Like any loan, a student loan, must be paid back. PCC has joined forces with the Department of Education and SALT in an effort to help students prevent excessive indebtedness and reduce loan default rates. By reducing student loan debt and default rates we can improve students’ lives and empower them for a strong financial future.
To this end, we are offering you more tools, tips and information about your loan options. The following provides details about your loan options as well as directions for borrowing wisely to fund your educational and professional goals.
Note that all loans borrowed through Pima will be submitted to NSLDS and accessible by authorized agencies, lenders and institutions (HEOA 489 amended HEA Sec. 485B).
Subsidized Stafford Loans
With Subsidized Stafford Loans the government pays the interest while you are in school (if you are enrolled for 6 credits or more). Your eligibility is based on your financial need as determined by the Free Application for Federal Student Aid (FAFSA).
New subsidized loan eligibility rules took effect for first-time borrowers as of July 1st, 2013. These rules require that subsidized loan eligibility be limited to 150% of the published length of a program. This means that your eligibility for – and benefits from – subsidized loans end when you borrow subsidized loans for 150% or more of the time needed to complete your program of study. This also means that once you reach or exceed 150% of the weeks required for your program of study, ALL of your subsidized loan(s) will CHANGE to interest bearing loan(s) for the life of the loan or until fully repaid.
Repayment begins after you graduate or stop attending six or more credit hours, some students are eligible for a grace period of six months of deferred payments. If you are a first time borrower as of July 1st, 2013, your payments will be due as soon as your attendance drops below half-time. For more information on this rule visit: 150% Subsidized Usage Limitations
Unsubsidized Stafford Loans
With Unsubsidized Stafford Loans you, the borrower, will have to pay all interest that accrues on the loan. The interest begins accruing at the time of the first disbursement. Your eligibility is not based on financial need but may be impacted by other factors determined by your FAFSA. Repayment begins after you graduate or stop attending six or more credit hours, some students are eligible for an additional grace period of six months of deferred payment.
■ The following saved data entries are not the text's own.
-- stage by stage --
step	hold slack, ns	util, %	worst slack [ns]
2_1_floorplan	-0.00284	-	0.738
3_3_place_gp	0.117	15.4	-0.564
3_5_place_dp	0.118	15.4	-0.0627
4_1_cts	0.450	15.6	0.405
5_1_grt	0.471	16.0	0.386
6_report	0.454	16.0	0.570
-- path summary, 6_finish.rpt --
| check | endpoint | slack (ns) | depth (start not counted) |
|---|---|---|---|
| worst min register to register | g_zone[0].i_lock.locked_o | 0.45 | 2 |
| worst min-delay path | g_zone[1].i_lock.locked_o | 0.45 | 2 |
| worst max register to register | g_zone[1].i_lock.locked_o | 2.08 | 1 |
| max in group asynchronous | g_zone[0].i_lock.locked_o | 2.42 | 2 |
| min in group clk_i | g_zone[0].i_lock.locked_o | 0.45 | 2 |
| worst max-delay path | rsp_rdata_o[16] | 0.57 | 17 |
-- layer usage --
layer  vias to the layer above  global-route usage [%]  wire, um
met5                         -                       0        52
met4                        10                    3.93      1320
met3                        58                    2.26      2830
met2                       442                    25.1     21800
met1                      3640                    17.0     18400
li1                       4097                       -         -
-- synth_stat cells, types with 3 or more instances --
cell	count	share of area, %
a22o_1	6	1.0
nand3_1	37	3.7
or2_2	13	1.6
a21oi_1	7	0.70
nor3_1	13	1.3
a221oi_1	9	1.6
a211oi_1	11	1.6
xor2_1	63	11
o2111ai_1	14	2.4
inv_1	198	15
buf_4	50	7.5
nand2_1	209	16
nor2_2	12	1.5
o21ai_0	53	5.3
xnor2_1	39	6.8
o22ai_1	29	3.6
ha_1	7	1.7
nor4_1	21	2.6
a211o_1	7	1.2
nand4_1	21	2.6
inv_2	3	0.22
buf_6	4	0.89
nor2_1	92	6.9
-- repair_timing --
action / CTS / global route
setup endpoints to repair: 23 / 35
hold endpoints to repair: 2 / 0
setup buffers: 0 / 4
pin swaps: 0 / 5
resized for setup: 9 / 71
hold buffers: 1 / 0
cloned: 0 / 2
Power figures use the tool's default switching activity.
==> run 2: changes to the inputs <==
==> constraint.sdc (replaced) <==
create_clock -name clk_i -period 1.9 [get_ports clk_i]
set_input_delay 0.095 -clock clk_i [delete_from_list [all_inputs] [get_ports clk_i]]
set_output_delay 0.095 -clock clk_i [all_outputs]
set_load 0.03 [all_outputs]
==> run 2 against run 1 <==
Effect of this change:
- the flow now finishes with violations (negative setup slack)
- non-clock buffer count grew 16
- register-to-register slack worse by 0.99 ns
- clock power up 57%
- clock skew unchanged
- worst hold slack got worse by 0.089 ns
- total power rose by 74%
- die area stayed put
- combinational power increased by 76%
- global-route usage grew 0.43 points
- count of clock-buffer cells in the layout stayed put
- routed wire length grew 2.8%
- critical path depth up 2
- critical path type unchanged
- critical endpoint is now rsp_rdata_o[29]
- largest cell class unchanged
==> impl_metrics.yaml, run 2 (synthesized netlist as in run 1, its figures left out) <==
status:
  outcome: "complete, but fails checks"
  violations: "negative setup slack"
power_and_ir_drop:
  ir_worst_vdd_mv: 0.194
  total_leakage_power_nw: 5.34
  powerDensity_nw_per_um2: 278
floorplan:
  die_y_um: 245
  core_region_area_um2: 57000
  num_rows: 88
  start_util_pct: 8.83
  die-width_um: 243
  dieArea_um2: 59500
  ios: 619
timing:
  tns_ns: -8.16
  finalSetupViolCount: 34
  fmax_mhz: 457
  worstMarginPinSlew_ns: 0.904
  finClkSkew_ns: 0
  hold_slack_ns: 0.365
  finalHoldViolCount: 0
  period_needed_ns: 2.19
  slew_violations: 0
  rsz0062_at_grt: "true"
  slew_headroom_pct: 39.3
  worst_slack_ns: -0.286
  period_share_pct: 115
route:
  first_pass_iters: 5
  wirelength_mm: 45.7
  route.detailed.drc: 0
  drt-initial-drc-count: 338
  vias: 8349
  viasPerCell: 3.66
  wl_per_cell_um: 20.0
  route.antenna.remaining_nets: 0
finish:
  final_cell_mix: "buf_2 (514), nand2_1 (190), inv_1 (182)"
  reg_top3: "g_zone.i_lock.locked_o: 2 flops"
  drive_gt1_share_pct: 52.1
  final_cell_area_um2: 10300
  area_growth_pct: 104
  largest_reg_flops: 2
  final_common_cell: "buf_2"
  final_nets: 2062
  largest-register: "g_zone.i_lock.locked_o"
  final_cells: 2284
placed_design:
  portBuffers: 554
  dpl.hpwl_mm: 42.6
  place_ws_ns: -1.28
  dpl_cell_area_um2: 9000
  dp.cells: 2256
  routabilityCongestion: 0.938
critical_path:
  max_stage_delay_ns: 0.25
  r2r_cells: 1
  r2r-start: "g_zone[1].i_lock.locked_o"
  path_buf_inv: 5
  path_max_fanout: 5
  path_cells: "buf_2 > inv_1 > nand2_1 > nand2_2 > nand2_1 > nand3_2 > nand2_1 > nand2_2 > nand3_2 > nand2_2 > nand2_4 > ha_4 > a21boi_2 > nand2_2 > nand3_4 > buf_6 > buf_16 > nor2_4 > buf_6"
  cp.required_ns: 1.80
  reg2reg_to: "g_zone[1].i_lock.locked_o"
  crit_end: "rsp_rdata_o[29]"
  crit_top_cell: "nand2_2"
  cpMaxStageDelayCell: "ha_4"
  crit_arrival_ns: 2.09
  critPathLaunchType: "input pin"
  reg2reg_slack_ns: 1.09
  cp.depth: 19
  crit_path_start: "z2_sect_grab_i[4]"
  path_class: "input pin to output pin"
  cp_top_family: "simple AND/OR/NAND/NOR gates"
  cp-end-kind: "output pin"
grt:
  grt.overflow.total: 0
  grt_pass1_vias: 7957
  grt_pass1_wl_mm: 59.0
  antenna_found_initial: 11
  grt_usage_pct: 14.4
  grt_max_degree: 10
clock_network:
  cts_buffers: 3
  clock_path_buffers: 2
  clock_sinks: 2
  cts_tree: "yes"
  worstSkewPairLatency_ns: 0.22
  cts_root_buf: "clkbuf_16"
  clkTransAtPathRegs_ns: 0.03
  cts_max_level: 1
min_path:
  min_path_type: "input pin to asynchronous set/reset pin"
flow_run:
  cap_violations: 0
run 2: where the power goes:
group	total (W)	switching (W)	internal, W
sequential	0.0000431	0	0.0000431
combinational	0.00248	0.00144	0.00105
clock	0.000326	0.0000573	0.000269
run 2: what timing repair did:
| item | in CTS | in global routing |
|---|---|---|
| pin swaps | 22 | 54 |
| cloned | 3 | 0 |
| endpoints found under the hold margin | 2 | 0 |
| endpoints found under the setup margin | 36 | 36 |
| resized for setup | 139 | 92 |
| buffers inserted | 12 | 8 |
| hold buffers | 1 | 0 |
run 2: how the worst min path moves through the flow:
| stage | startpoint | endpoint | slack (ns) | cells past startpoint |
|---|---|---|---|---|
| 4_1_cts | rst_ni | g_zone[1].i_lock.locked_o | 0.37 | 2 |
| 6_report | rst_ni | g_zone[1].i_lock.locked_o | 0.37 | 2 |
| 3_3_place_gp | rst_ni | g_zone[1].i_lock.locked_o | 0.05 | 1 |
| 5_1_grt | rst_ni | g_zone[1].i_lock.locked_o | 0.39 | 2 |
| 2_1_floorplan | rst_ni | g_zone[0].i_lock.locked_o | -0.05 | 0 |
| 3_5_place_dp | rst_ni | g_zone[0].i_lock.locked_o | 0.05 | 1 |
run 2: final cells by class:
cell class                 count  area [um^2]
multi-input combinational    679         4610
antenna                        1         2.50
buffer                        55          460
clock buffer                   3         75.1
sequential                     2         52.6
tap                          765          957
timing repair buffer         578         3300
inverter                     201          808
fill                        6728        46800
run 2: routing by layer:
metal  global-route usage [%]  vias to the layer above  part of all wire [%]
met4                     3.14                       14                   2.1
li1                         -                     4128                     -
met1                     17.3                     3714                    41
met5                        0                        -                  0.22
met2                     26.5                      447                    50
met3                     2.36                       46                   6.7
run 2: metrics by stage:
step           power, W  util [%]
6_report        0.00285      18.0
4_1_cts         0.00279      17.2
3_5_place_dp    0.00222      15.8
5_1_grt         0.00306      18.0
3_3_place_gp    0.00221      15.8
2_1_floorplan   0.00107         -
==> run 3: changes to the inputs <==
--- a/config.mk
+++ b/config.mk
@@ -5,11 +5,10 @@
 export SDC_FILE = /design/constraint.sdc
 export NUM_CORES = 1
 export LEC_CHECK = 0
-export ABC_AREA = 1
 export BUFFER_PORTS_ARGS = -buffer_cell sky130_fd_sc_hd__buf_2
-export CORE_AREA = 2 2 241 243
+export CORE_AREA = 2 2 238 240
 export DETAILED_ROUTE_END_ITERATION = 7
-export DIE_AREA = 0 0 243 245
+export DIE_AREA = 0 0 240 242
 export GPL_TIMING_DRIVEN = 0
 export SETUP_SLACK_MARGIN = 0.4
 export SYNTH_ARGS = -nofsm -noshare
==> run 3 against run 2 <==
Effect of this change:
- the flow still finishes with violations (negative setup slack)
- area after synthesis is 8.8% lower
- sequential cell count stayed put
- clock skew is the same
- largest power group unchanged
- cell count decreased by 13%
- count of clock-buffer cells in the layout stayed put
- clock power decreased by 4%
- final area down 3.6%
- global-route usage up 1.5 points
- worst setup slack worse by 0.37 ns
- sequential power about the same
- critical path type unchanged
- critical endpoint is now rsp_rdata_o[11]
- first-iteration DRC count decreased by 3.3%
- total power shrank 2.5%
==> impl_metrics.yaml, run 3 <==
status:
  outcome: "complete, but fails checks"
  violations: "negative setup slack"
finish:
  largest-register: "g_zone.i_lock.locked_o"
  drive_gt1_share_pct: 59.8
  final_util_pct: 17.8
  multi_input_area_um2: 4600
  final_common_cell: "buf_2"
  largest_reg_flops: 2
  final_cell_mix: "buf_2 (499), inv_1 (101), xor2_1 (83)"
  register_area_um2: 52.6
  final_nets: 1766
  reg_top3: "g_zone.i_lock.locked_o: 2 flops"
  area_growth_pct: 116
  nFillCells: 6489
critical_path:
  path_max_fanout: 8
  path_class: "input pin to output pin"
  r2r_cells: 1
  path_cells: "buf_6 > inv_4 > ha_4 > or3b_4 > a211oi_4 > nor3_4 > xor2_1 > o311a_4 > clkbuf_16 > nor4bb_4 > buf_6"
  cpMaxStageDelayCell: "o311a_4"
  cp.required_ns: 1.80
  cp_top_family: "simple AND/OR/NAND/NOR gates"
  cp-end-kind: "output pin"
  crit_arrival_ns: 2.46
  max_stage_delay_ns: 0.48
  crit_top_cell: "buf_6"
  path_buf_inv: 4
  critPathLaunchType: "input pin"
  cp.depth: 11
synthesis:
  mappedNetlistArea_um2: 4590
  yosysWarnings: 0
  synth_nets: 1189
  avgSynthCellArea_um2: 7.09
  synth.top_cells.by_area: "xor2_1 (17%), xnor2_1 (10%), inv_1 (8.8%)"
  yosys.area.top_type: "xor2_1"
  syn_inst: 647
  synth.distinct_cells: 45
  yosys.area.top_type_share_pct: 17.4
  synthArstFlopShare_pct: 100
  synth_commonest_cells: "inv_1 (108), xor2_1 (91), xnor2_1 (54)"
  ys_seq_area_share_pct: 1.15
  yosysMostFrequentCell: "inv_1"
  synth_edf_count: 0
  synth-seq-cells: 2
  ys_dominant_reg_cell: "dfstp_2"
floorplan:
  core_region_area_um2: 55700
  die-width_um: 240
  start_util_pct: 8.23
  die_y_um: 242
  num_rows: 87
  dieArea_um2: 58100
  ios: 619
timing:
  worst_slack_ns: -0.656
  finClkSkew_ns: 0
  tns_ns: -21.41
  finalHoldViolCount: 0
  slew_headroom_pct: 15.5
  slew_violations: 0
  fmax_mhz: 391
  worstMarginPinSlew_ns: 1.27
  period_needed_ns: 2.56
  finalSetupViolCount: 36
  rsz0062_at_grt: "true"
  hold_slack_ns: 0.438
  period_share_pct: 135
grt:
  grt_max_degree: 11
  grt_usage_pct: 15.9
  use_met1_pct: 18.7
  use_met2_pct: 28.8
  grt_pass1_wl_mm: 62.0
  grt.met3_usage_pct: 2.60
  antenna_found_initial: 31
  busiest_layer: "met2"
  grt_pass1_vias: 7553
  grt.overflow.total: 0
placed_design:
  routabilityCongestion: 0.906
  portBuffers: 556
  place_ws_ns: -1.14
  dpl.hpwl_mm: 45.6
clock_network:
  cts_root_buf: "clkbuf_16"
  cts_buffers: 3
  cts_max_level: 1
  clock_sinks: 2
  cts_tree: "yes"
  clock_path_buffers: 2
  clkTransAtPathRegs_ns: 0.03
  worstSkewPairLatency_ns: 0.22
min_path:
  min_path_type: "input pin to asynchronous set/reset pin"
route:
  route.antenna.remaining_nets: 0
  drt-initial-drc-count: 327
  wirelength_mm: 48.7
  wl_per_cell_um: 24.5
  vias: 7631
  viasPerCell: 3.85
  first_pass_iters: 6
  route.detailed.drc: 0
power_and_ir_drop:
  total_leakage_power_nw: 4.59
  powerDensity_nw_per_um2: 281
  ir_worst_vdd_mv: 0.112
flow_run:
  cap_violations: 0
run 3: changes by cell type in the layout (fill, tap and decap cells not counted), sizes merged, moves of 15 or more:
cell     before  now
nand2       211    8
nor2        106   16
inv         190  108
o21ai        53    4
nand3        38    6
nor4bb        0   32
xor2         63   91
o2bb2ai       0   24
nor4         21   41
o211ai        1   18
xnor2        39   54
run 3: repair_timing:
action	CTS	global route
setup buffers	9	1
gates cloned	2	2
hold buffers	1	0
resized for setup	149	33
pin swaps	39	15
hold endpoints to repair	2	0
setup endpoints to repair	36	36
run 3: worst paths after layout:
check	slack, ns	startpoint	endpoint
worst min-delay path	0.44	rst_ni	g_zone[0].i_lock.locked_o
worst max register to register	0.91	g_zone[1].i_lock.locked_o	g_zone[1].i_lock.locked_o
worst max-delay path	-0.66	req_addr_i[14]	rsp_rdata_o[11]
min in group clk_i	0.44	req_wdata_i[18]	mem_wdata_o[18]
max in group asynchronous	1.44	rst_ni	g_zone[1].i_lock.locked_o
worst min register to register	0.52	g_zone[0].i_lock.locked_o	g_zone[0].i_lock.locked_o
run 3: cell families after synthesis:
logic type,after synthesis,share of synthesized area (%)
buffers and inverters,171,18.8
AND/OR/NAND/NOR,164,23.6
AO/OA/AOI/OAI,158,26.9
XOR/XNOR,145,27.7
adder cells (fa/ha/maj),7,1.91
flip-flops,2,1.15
If you are not sure if you are eligible it is best to follow up with your servicer.
Private Student Loans for Higher Education
Private Student Loans are not a Title IV (Federal financial aid) program. Private Loans are credit-based loans offered to students by banks to cover the costs of attending college. These loans are normally used by students who are not meeting the standards of academic progress or have an undeclared program of study. They often have variable interest rates that exceed the fixed interest rate of Federal Direct Stafford Loans.
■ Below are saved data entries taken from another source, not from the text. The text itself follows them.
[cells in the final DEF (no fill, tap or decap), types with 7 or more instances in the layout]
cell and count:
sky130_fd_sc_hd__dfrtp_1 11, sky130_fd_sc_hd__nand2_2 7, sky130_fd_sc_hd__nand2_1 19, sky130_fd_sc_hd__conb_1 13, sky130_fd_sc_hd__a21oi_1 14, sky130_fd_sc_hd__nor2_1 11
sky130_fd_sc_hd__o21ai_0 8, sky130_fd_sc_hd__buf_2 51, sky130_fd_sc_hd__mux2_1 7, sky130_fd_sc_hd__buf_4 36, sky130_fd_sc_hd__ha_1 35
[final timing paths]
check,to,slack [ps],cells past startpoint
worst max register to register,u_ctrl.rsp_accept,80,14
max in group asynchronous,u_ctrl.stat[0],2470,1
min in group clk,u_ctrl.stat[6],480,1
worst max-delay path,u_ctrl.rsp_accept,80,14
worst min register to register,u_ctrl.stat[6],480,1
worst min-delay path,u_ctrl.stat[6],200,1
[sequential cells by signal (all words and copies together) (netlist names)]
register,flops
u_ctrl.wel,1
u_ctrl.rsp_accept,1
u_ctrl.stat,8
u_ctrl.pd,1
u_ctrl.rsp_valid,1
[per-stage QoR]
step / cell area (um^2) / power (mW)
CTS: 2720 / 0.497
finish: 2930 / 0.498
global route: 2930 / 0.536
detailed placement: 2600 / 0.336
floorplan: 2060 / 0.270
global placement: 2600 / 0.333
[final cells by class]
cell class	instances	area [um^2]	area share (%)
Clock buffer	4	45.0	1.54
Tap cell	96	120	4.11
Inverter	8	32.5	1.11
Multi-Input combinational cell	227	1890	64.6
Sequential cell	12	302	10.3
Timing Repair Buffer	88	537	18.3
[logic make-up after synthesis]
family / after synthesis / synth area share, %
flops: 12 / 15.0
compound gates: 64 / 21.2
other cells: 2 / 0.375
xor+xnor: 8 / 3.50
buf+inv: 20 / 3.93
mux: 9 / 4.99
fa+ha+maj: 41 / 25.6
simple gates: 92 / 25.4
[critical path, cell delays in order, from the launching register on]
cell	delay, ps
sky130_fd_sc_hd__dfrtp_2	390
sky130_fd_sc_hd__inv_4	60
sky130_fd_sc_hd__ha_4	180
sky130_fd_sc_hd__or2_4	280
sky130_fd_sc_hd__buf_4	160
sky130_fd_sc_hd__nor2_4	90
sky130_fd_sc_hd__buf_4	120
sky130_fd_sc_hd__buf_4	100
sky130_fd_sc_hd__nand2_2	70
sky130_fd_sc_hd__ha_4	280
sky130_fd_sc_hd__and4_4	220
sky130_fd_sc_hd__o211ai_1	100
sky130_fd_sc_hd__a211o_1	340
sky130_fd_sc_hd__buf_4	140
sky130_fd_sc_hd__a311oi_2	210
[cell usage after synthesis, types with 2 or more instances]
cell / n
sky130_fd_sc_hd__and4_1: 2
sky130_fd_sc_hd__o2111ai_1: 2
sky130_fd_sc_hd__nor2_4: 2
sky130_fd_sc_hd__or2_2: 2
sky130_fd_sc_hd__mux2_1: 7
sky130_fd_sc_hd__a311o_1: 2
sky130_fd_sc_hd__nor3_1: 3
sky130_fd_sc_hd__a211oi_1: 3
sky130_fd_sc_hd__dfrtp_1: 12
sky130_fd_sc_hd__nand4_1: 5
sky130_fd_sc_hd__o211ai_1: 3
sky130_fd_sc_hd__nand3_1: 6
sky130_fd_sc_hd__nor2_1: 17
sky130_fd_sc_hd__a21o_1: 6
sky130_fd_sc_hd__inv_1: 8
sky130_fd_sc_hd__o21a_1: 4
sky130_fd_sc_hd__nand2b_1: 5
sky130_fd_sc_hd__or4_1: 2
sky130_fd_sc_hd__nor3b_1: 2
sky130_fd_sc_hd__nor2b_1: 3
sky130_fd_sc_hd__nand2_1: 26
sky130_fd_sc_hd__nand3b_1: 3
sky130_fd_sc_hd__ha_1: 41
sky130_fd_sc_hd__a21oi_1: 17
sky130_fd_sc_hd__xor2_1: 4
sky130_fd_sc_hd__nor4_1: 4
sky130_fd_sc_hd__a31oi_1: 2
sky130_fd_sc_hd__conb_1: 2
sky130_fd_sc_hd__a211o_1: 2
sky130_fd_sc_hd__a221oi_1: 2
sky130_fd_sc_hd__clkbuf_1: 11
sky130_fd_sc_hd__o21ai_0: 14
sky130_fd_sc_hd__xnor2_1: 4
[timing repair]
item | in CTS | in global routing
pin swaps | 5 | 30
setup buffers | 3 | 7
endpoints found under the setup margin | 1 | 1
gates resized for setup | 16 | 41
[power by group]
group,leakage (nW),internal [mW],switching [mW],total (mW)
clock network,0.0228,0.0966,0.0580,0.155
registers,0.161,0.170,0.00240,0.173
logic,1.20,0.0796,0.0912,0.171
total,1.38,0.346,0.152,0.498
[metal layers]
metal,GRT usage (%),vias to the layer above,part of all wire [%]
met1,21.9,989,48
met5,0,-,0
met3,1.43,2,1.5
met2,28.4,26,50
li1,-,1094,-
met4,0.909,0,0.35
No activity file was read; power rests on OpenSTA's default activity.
Students who do not have a co-signer will likely need to be employed and are subject to credit approval for this type of loan. Private loans do not always provide deferment periods and often have a shorter repayment term. For additional information read the Private Student Loan Request Form.
Direct Parent PLUS Loans
Direct Parent PLUS Loans are credit-based loans that are offered to the parent and/or legal stepparent of the student in order to cover the remaining costs of attending college. These loans have a fixed interest rate and repayment starts within 60 days of the final loan disbursement. For additional information read the Undergraduate PLUS Application.